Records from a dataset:
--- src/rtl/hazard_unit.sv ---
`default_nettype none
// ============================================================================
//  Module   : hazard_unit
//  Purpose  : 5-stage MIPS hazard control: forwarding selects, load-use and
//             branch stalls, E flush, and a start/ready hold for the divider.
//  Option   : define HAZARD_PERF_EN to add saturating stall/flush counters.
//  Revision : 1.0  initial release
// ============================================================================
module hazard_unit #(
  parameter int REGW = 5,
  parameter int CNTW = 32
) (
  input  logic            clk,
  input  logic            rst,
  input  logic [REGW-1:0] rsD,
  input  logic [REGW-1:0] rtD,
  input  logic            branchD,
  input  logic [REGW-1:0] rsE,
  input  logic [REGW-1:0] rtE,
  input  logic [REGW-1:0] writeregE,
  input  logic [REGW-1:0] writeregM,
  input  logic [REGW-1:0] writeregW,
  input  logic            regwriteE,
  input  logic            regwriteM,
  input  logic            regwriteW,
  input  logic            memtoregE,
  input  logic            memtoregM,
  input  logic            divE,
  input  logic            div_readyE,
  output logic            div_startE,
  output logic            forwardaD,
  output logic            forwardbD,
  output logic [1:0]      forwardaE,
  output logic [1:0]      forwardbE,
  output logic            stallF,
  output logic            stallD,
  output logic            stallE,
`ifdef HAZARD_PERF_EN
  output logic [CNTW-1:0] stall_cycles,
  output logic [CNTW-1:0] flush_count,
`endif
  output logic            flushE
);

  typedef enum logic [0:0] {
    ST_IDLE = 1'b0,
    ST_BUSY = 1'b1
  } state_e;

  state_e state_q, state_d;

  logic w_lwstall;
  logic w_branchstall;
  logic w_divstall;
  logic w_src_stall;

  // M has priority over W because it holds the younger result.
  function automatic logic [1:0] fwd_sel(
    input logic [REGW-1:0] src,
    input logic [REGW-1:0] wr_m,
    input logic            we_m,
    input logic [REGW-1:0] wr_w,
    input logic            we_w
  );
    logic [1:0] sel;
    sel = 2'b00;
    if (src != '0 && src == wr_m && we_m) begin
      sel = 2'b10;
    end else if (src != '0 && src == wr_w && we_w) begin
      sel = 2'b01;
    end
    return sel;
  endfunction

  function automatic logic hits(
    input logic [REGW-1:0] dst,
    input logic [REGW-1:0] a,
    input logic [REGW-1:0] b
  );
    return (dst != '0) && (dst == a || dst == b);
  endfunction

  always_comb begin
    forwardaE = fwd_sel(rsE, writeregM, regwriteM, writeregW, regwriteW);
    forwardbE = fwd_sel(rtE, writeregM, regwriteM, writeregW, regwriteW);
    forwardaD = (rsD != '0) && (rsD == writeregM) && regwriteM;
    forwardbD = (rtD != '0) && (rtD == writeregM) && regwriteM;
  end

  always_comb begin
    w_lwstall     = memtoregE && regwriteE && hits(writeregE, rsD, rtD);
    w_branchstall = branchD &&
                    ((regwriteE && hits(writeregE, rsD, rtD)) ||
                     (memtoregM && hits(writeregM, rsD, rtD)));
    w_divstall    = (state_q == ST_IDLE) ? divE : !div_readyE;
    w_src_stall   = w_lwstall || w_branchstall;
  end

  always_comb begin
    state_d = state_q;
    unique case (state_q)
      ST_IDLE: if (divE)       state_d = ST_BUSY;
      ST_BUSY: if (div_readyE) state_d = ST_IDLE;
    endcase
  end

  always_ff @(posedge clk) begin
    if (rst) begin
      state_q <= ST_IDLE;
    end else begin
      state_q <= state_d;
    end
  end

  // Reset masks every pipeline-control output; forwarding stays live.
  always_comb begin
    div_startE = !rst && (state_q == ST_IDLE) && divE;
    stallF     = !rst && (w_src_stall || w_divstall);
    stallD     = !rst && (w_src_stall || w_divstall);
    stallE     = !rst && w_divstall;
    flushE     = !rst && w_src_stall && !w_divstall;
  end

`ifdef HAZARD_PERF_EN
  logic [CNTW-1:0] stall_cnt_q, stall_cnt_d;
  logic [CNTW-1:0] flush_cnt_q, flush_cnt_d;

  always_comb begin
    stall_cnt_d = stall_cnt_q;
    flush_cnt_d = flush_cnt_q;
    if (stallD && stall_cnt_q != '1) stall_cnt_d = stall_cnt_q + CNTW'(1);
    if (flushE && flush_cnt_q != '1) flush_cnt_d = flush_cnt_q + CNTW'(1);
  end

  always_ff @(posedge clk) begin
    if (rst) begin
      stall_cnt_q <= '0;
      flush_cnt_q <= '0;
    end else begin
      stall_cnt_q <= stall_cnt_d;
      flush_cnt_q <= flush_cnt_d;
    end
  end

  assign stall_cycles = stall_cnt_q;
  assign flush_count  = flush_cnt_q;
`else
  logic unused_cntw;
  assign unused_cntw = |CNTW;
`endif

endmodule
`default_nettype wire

**Problem to solve**: Copy the lines above exactly, beginning at the line that has "if (flushE &&" and stopping after the line that has "assign stall_cycles = stall_cnt_q;", and omit the rest.

**Exercise answer**:
    if (flushE && flush_cnt_q != '1) flush_cnt_d = flush_cnt_q + CNTW'(1);
  end

  always_ff @(posedge clk) begin
    if (rst) begin
      stall_cnt_q <= '0;
      flush_cnt_q <= '0;
    end else begin
      stall_cnt_q <= stall_cnt_d;
      flush_cnt_q <= flush_cnt_d;
    end
  end

  assign stall_cycles = stall_cnt_q;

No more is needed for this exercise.